航海が始まりました!
俺たち従業員は船の上層、乗客は船の下層にいます。船医の俺は緊急時でも無ければ乗客と鉢合わせしないようです。
そこから何もなく、航海が終わりました。7日間は、船の掃除だったり乗客の船酔いを治したりと、色々してました。
それと、腹が減ってる人がいたので芋を分けてたら耳寄りな情報をいただきました。なんと、ガナ公国では3日後に大々的なお祭りが行われるんだとか。

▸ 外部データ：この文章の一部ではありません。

===== config.mk =====
export PLATFORM = sky130hd
export DESIGN_NAME = lca_ram
export DESIGN_NICKNAME = d
export VERILOG_FILES = /design/src/rtl/lca_ram.sv
export SDC_FILE = /design/constraint.sdc
export NUM_CORES = 1
export LEC_CHECK = 0
export BUFFER_PORTS_ARGS = -buffer_cell sky130_fd_sc_hd__buf_2
export CORE_MARGIN = 2
export CORE_UTILIZATION = 45
export CTS_BUF_LIST = sky130_fd_sc_hd__clkbuf_4 sky130_fd_sc_hd__clkbuf_8 sky130_fd_sc_hd__clkbuf_16
export DETAILED_ROUTE_END_ITERATION = 8
export GPL_ROUTABILITY_DRIVEN = 0
export HOLD_SLACK_MARGIN = 0.03
export SKIP_CTS_REPAIR_TIMING = 1
export SLEW_MARGIN = 15
export SYNTH_ARGS = -nofsm -noshare
export SYNTH_HDL_FRONTEND = slang
export SYNTH_SLANG_ARGS = --single-unit

===== constraint.sdc =====
create_clock -name clk_i -period 2.5 [get_ports clk_i]
set_input_delay 0.125 -clock clk_i [delete_from_list [all_inputs] [get_ports clk_i]]
set_output_delay 0.125 -clock clk_i [all_outputs]
set_load 0.1 [all_outputs]

===== src/rtl/lca_ram.sv =====
// generic simple dual port ram with registered read
`default_nettype none
module lca_ram #(
  parameter int WIDTH = 8,
  parameter int DEPTH = 16
) (
  input  wire logic                     clk_i,
  input  wire logic                     we_i,
  input  wire logic [$clog2(DEPTH)-1:0] waddr_i,
  input  wire logic [WIDTH-1:0]         wdata_i,
  input  wire logic [$clog2(DEPTH)-1:0] raddr_i,
  output logic      [WIDTH-1:0]         rdata_o
);

  logic [WIDTH-1:0] mem_q [DEPTH];

  always_ff @(posedge clk_i) begin
    if (we_i) begin
      mem_q[waddr_i] <= wdata_i;
    end
    rdata_o <= mem_q[raddr_i];
  end

endmodule
`default_nettype wire


==> reports/qor.yml, run 1 <==
placement:
  dpl.cell_count: 404
  place.detailed.hpwl_mm: 6.43
  io_buffers: 25
clocking:
  insertion_delay_ns: 0.41
  numCtsBuffers: 17
  tritoncts: "yes"
  clkTransAtPathRegs_ns: 0.05
  htree_levels: 4
  cts_sinks: 136
  cts_buffer_depth: 2
  root_buffer: "clkbuf_16"
timing:
  setup_tns_ns: 0
  period_share_pct: 57.6
  fin_crit_ns: 1.44
  slew_headroom_pct: 39.7
  finalSetupViolations: 0
  rsz0062_at_grt: "no"
  drv_slew: 0
  tightest_slew_ns: 0.901
  max_freq_mhz: 695
  final_hold_viol_count: 0
  clock-skew-final_ns: 0.00851
min_path:
  hold_class: "primary input to register"
pwr:
  peakVddDrop_v: 0.000469
  power_density_mw_per_mm2: 857
  power_mw: 5.20
  p_leak_nw: 2.07
finish:
  multiInputGateArea_mm2: 0.00106
  insertedDiodeCount: 0
  fin_cells: 436
  drive_above_1_share_pct: 31.7
  fill_cells: 868
  syn2layout_area_growth_pct: 17.9
  nets: 298
  seq_area_mm2: 0.00400
global_route:
  antenna_found_initial: 0
  grt_pass1_wl_mm: 14.7
  grt_usage_pct: 16.9
  first_global_vias: 2370
  grt-ovfl-total: 0
  grt_max_degree: 25
routing:
  wl_mm: 9.85
  vias_per_cell: 5.55
  num_vias: 2418
  routedWlPerCell_um: 22.6
  drc_errors: 0
  ant_nets: 0
  drt-initial-drc-count: 186
  drt-pass1-iter-count: 4
worst_setup_path:
  crit_arrival_ns: 1.47
  crit_family: "simple AND/OR/NAND/NOR gates"
  slowest_delay_ns: 0.71
  crit_type: "primary input to register"
  worstSetupStartpointType: "primary input"
  cp.required_ns: 2.53
  r2r_slack_ns: 1.13
  setup.worst_path.end_class: "register"
  slowest_stage: "nor2_1"
  crit_fanout: 8
  crit_path_cell_trace: "buf_2 -> or3b_2 -> nor2_1"
  crit_buf_inv: 1
floorplanning:
  initial_utilization_pct: 45.7
  fp.dieH_um: 111
  die_w_um: 111
  ios: 26
  rows: 39
  core_area_mm2: 0.0113
  die_area_mm2: 0.0123
logic_synthesis:
  ys_seq_area_share_pct: 77.8
  ys_types: 19
  synth.avg_cell_area_um2: 22.5
  ys_warn_count: 0
  syn_nets: 247
  synth_cells: 229
  synth_area_mm2: 0.00515
  ys_ff_latch: 136
run_status:
  status: "finished, final reports clean"
flow_run:
  maxCapViolCount: 0
[through the flow]
step	worst slack, ns	hold WS [ns]	util [%]	cell area (µm²)
2_1_floorplan	0.882	0.224	-	5150
5_1_grt	0.994	0.103	53.8	6070
3_5_place_dp	0.623	0.530	48.8	5510
3_3_place_gp	0.679	0.513	48.8	5510
4_1_cts	1.06	0.0946	53.8	6070
6_report	1.06	0.103	53.8	6070
[worst paths after layout]
path,from,end,depth (start not counted)
worst max-delay path,waddr_i[2],mem_q[2][1]$_DFFE_PP_,3
worst min-delay path,wdata_i[0],mem_q[2][0]$_DFFE_PP_,1
worst max register to register,mem_q[8][1]$_DFFE_PP_,rdata_o[1]$_DFF_P_,3
worst min register to register,mem_q[14][6]$_DFFE_PP_,rdata_o[6]$_DFF_P_,3
[layout by cell type (no fill, tap or decap), drive strengths merged]
| master | count |
|---|---|
| edfxtp | 128 |
| buf | 42 |
| mux4 | 32 |
| clkbuf | 29 |
| a22oi | 16 |
| nor2 | 13 |
| nand2 | 9 |
| dfxtp | 8 |
| nor3 | 4 |
| nand3b | 2 |
| nand2b | 2 |
| clkinv | 2 |
| nor2b | 1 |
| and2 | 1 |
| and2b | 1 |
| nand3 | 1 |
| or3b | 1 |
| clkinvlp | 1 |
[cell usage after synthesis]
library cell | number | area [µm²]
mux4_2 | 18 | 405
and2_1 | 1 | 6.26
or3b_2 | 1 | 8.76
clkdlybuf4s25_2 | 3 | 30.0
edfxtp_1 | 128 | 3840
nand2_1 | 9 | 33.8
dfxtp_1 | 8 | 160
nor3_1 | 4 | 20.0
buf_6 | 3 | 33.8
nand3_1 | 1 | 5.00
buf_4 | 1 | 7.51
nand2b_1 | 2 | 12.5
nor2b_1 | 1 | 6.26
nand3b_1 | 2 | 15.0
and2b_1 | 1 | 7.51
buf_2 | 3 | 15.0
nor2_1 | 13 | 48.8
a22oi_1 | 16 | 120
mux4_1 | 14 | 368
[registers in the layout, summed over array words and instances (netlist names)]
signal   count
mem_q      128
rdata_o      8
[per-layer routing]
metal  global-route usage (%)  part of all wire (%)  vias up
li1                         -                     -     1077
met1                     24.0                    45     1249
met2                     25.4                    49       81
met3                     4.54                   5.0       11
met4                     6.42                   1.2        0
met5                        0                     0        -
[report_power, final]
part / switching [mW] / internal [mW] / total, mW
clock network: 0.821 / 1.47 / 2.29
registers: 0.0194 / 2.55 / 2.57
logic: 0.240 / 0.0994 / 0.340
[layout make-up]
class	count	area share (%)
Clock buffer	29	9.01
Clock inverter	3	0.289
Multi-Input combinational cell	83	17.4
Sequential cell	136	66.0
Tap cell	143	2.95
Timing Repair Buffer	42	4.37
[kinds of logic (layout without fill, tap and decap cells)]
logic type	Yosys count	in the layout	synth area share [%]
muxes	32	32	15.0
AOI/OAI and AO/OA	16	16	2.33
buffers and inverters	10	74	1.68
and+or+nand+nor	35	35	3.18
DFF	136	136	77.8
[worst reg2reg max path, delay by kind of cell, from the launching register on]
kind               cells  cell delay, ns
AOI/OAI and AO/OA      1            0.31
DFF                    1            0.35
muxes                  1            0.50
and+or+nand+nor        1            0.08
Note: power is estimated with default switching activity, not from simulation.
==> run 2, diff against run 1 <==
Clock period 2.5 ns to 1.2 ns, I/O delays scaled along.
==> run 2 against run 1 <==
The run now ends with negative setup slack left. Final cell count is 4.4% higher. Die area stayed put. Sequential power is 110% higher. Critical endpoint is now rdata_o[3]$_DFF_P_. Largest cell class unchanged.
==> reports/qor.yml, run 2 (synthesis results as in run 1) <==
finish:
  fill_cells: 863  # -0.58%
  multiInputGateArea_mm2: 0.00109  # +2.8%
  largest_reg_flops: 128  # unchanged
  finalInstanceArea_mm2: 0.00632  # +4.2%
  max_flop_register: "mem_q"
  seq_area_mm2: 0.00400  # unchanged
  drive_above_1_share_pct: 41.7  # +9.9 points
  syn2layout_area_growth_pct: 22.8
  nets: 317  # +6.4%
  insertedDiodeCount: 0  # unchanged
  final_cell_mix: "edfxtp_1 (128), buf_4 (34), mux4_2 (26), clkbuf_16 (17), buf_2 (17)"
  fin_cells: 455  # +4.4%
  final_common_cell: "edfxtp_1"
  reg_top3: "mem_q x128, rdata_o x8"
clocking:
  root_buffer: "clkbuf_16"
  clkTransAtPathRegs_ns: 0.06  # about the same
  tritoncts: "yes"
  cts_buffer_depth: 2  # unchanged
  insertion_delay_ns: 0.40  # about the same
  numCtsBuffers: 17  # unchanged
  cts_sinks: 136  # unchanged
  htree_levels: 4  # unchanged
routing:
  wl_mm: 10.2  # +4.0%
  wl_met1_mm: 4.55  # +3.5%
  drt-initial-drc-count: 171  # -8.1%
  num_vias: 2480  # +2.6%
  ant_nets: 0  # unchanged
  vias_per_cell: 5.45  # -1.7%
  maxUsedRoutingLayer: "met4"
  drc_errors: 0  # unchanged
  drt-pass1-iter-count: 6  # +2
  wl_met2_mm: 5.10  # +5.5%
  routedWlPerCell_um: 22.5  # -0.39%
  wl_met3_um: 519  # +5.7%
floorplanning:
  initial_utilization_pct: 45.7  # unchanged
  core_area_mm2: 0.0113  # unchanged
  fp.dieH_um: 111  # unchanged
  die_w_um: 111  # unchanged
  die_area_mm2: 0.0123  # unchanged
  ios: 26  # unchanged
  rows: 39  # unchanged
timing:
  tightest_slew_ns: 1.04  # +0.137 ns
  finalSetupViolations: 8  # +8
  fin_crit_ns: 1.31
  finalWorstSetupSlack_ns: -0.111  # -1.17 ns
  max_freq_mhz: 763
  period_share_pct: 109
  drv_slew: 0  # unchanged
  slew_headroom_pct: 30.6  # -9.1 points
  clock-skew-final_ns: 0.00464  # -0.00387 ns
  rsz0062_at_grt: "yes"
  final_hold_viol_count: 0  # unchanged
worst_setup_path:
  setup.worst_path.end_class: "register"
  worstSetupStartpointType: "register"
  cp.required_ns: 1.49  # -1.04 ns
  slowest_stage: "mux4_2"
  crit_arrival_ns: 1.60  # +0.13 ns
  slowest_delay_ns: 0.48  # -0.23 ns
  worstRegToRegCells: 3  # unchanged
  crit_type: "register to register"
  crit_path_cell_trace: "mux4_2 -> a22oi_2 -> nand2_1"
  crit_fanout: 1  # -7
global_route:
  antenna_found_initial: 0  # unchanged
  grt-ovfl-total: 0  # unchanged
  grt_max_degree: 17  # -32%
  grt_usage_pct: 18.0  # +1.1 points
  grt_pass1_wl_mm: 15.6  # +6.2%
  first_global_vias: 2624  # +11%
pwr:
  power_density_mw_per_mm2: 1800  # +110%
  peakVddDrop_v: 0.000813  # +73%
  p_leak_nw: 2.17  # +4.5%
run_status:
  violations: "negative setup slack"
  status: "finished with violations"
placement:
  dpl.cell_count: 421  # +4.2%
  dp_slack_ns: -0.316  # -0.939 ns
  io_buffers: 25  # unchanged
  place.detailed.hpwl_mm: 6.58  # +2.3%
  postPlaceCellArea_mm2: 0.00566  # +2.8%
min_path:
  hold_class: "primary input to register"
  whs_path_depth: 1  # unchanged
flow_run:
  maxCapViolCount: 0  # unchanged
run 2: cell count changes in the layout (fill, tap and decap cells not counted), sizes merged:
cell	delta
clkinvlp	+1
clkinv	+2
buf	+11
dlygate4sd3	+2
bufinv	+3
run 2: area by class of cell:
class                           instances  area share (%)
Tap cell                              143            2.83
Timing Repair Buffer                   61            7.04
Multi-Input combinational cell         83            17.2
Sequential cell                       136            63.3
Clock inverter                          9            1.98
Clock buffer                           23            7.64
run 2: path summary, 6_finish.rpt:
path                           from                    end  slack, ns
max           mem_q[1][3]$_DFFE_PP_     rdata_o[3]$_DFF_P_      -0.11
min                      wdata_i[5]  mem_q[4][5]$_DFFE_PP_       0.05
max reg2reg   mem_q[1][3]$_DFFE_PP_     rdata_o[3]$_DFF_P_      -0.11
min reg2reg  mem_q[12][4]$_DFFE_PP_     rdata_o[4]$_DFF_P_       0.67
run 2: per-layer routing:
| metal | GRT usage [%] | vias to the layer above |
|---|---|---|
| li1 | - | 1104 |
| met1 | 24.6 | 1294 |
| met2 | 27.6 | 78 |
| met3 | 5.47 | 4 |
| met4 | 6.50 | 0 |
| met5 | 0 | - |
run 2: through the flow:
stage / hold slack (ns) / setup TNS [ns] / power, mW / util [%]
after floorplan: 0.159 / -3.90 / 5.94 / -
final: 0.0466 / -0.507 / 11.4 / 56.1
after global routing: 0.0310 / -0.870 / 11.7 / 56.1
after global placement: 0.444 / -5.62 / 6.18 / 50.2
after CTS: 0.0140 / -1.61 / 11.4 / 55.6
after detailed placement: 0.459 / -6.57 / 6.19 / 50.2
run 2: power by group:
group,switching [mW],internal [mW],total [mW]
Clock,1.80,3.45,5.25
Sequential,0.0356,5.31,5.35
Combinational,0.521,0.264,0.785
Total,2.35,9.03,11.4
run 2: worst max-delay path: cells and delay by family (launching register included):
kind | cells | cell delay [ns]
AO/OA/AOI/OAI | 1 | 0.24
multiplexers | 1 | 0.48
AND/OR/NAND/NOR | 1 | 0.07
flip-flops | 1 | 0.41
==> run 3, diff against run 2 <==
Settings changed: REMOVE_ABC_BUFFERS from default to 1, TNS_END_PERCENT from default to 20.
Clock period 1.2 ns to 1.4 ns, I/O delays scaled along.
==> run 3 against run 2 <==
The flow now finishes without violations. Setup slack improved by 0.17 ns. Clock skew rose by 0.0041 ns. Core utilization fell by 1.4 points. Critical path type unchanged.
==> reports/qor.yml, run 3 (synthesis results as in run 1) <==
floorplanning:
  die_w_um: 111  # unchanged
  die_area_mm2: 0.0123  # unchanged
  fp.dieH_um: 111  # unchanged
  ios: 26  # unchanged
  rows: 39  # unchanged
  core_area_mm2: 0.0113  # unchanged
  initial_utilization_pct: 45.7  # unchanged
finish:
  syn2layout_area_growth_pct: 19.8
  insertedDiodeCount: 0  # unchanged
  finalInstanceArea_mm2: 0.00617  # -2.5%
  max_flop_register: "mem_q"
  nets: 303  # -4.4%
  final_cell_mix: "edfxtp_1 (128), buf_2 (25), mux4_2 (18), buf_4 (18), clkbuf_16 (17)"
  drive_above_1_share_pct: 32.9  # -8.8 points
  reg_top3: "mem_q x128, rdata_o x8"
  largest_reg_flops: 128  # unchanged
  final_common_cell: "edfxtp_1"
  utilization_pct: 54.7  # -1.4 points
flow_run:
  maxCapViolCount: 0  # unchanged
timing:
  period_share_pct: 96.1  # -13 points
  drv_slew: 0  # unchanged
  fin_crit_ns: 1.35  # +0.0341 ns
  tightest_slew_ns: 0.726  # -0.312 ns
  finalSetupViolations: 0  # -8
  max_freq_mhz: 743  # -2.5%
  slew_headroom_pct: 51.5  # +21 points
  setup_tns_ns: 0  # +0.507 ns
  final_hold_viol_count: 0  # unchanged
  rsz0062_at_grt: "no"
  clock-skew-final_ns: 0.00874  # +0.00410 ns
placement:
  place.detailed.hpwl_mm: 6.18  # -6.0%
  postPlaceCellArea_mm2: 0.00558  # -1.4%
  io_buffers: 25  # unchanged
routing:
  drt-initial-drc-count: 164  # -4.1%
  routedWlPerCell_um: 21.4  # -4.9%
  num_vias: 2418  # -2.5%
  ant_nets: 0  # unchanged
  wl_mm: 9.44  # -7.8%
  drt-pass1-iter-count: 4  # -2
  vias_per_cell: 5.48  # +0.60%
  drc_errors: 0  # unchanged
worst_setup_path:
  cp.required_ns: 1.68  # +0.19 ns
  crit_type: "register to register"
  r2r-start: "mem_q[10][2]$_DFFE_PP_"
  setup.worst_path.end_class: "register"
  worstSetupStartpointType: "register"
  crit_fanout: 1  # unchanged
  crit_arrival_ns: 1.63  # +0.03 ns
  rr_endpoint: "rdata_o[2]$_DFF_P_"
  r2r_slack_ns: 0.05  # +0.17 ns
  worstRegToRegCells: 3  # unchanged
clocking:
  numCtsBuffers: 17  # unchanged
  clkTransAtPathRegs_ns: 0.06  # about the same
  cts_sinks: 136  # unchanged
  cts_buffer_depth: 2  # unchanged
  insertion_delay_ns: 0.41  # about the same
  htree_levels: 4  # unchanged
  tritoncts: "yes"
  root_buffer: "clkbuf_16"
run_status:
  status: "finished, final reports clean"
pwr:
  power_density_mw_per_mm2: 1550  # -14%
  p_leak_nw: 2.11  # -2.9%
  peakVddDrop_v: 0.000826  # +1.7%
global_route:
  grt-ovfl-total: 0  # unchanged
  antenna_found_initial: 0  # unchanged
  first_global_vias: 2631  # +0.27%
  grt_pass1_wl_mm: 14.6  # -6.3%
  grt_usage_pct: 16.4  # -1.6 points
  grt_max_degree: 25  # +8
min_path:
  whs_path_depth: 1  # unchanged
  min_to: "mem_q[13][6]$_DFFE_PP_"
  hold_class: "primary input to register"
  min_from: "wdata_i[6]"
==> run 3: cell type report <==
| class | instances | area, µm² |
|---|---|---|
| clock buffer | 19 | 440 |
| fill | 867 | 5100 |
| tap | 143 | 179 |
| timing repair buffer | 47 | 340 |
| multi-input combinational | 83 | 1060 |
| clock inverter | 13 | 148 |
| sequential | 136 | 4000 |
==> run 3: how the worst max path moves through the flow <==
stage,startpoint,cells past startpoint,slack [ns],to
after CTS,mem_q[10][2]$_DFFE_PP_,3,0.06,rdata_o[2]$_DFF_P_
after global routing,mem_q[10][2]$_DFFE_PP_,3,0.02,rdata_o[2]$_DFF_P_
after floorplan,waddr_i[2],2,-0.16,mem_q[0][0]$_DFFE_PP_
after detailed placement,raddr_i[0],5,-0.09,rdata_o[5]$_DFF_P_
after global placement,raddr_i[0],5,-0.09,rdata_o[5]$_DFF_P_
final,mem_q[10][2]$_DFFE_PP_,3,0.05,rdata_o[2]$_DFF_P_
==> run 3: power by group <==
group	switching (mW)	total, mW	internal [mW]	leakage (nW)
Combinational	0.428	0.624	0.196	0.604
Clock	1.67	4.35	2.68	0.277
Sequential	0.0276	4.58	4.55	1.22
Total	2.12	9.55	7.43	2.11
==> run 3: worst max-delay path, cell delays in order, from the launching register on <==
cell      delay, ns
edfxtp_1       0.38
mux4_1         0.49
a22oi_1        0.27
nand2_1        0.09
==> run 3: metal layers <==
layer / GRT usage (%) / wire length, µm
met1: 21.4 / 4230
met2: 26.5 / 4680
met3: 5.25 / 398
met4: 5.25 / 133
met5: 0 / 0
==> run 3: metrics by stage <==
stage	setup slack [ns]	hold WS (ns)	std cells	power, mW
floorplan	-0.163	0.169	219	5.04
global placement	-0.0943	0.461	409	5.28
detailed placement	-0.0865	0.477	409	5.30
CTS	0.0615	0.0405	441	9.63
global route	0.0234	0.0485	441	9.83
finish	0.0547	0.0489	441	9.55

芋はまだいっぱいあります。お祭り価格で値段を引き上げ、たくさんお金を稼ぎたいとこですね。そうしたらあとは昔のような生活をして、隠居するだけ…。
…父さん、母さん…。
いや、だめです。考えちゃ。
キメラに改造された、とか。考えちゃダメです。
魔物に殺されたんです。いや、それでも辛いですが。
…でも、あのライオンのキメラ。父さんと俺の名を言ってました。
……。
…考えちゃいけないです。幸せになることを考えましょう。
───
「ここがガナ公国!亜人の国だ!」
「イェーイ!ですね!」
「ちょっと!マルツド!ライネ!はしゃぎすぎ!」
「そうだぞ。まだダルムの足取りすら掴めてないんだから。」
───
ガナ公国は教団が複数存在する。
それぞれ異なる教義の解釈をするため、教団同士の派閥争いが絶えない。
「…クックックッ。イブヨの小童め。最高傑作のアシュラを駄目にしたと聞いたが…。このRCCのデータは素晴らしい。脊髄に存在するホルモンを取り出し、注入すれば…どんな人間でさえ、圧倒的な再生能力を得ることができる。…この研究を転用すればキメラ計画は最終段階に移行する。」
ガナ教【天使の教団】、枢機卿、マルドク・ラハーラ。
「天使降臨だ。3日後の神捧祭に間に合わせろ。必ず我らが、ガナを強国へと導くのだ。」
「ハッ!ただ今!」
【天使の教団】の面々はマルドクに敬礼した後、次々に作業に取り掛かる。
天使を模したキメラを作るために。
───
「へぇー。ラインハルトのやつ、中々のモンを連れて帰って来たね〜。」
アシュラ。
【天使の教団】をスポンサーとするリンドベル生物研究所が作り出した最強のキメラ兵。
現在は強制術印が稼働しており、手も足も動かせない。
そんなアシュラをつつく人間の女医、カース・リー。
【海の教団】に所属している医者である。
「…"父様"…。まさか、ね…。」
「カース女医、指示を。」
「この首輪。取るわよ。転移魔術用意してちょうだい。」
「ハッ!」
世界一の名医とも呼ばれるカースは、アシュラの苦しむ顔を見て、顔を顰める。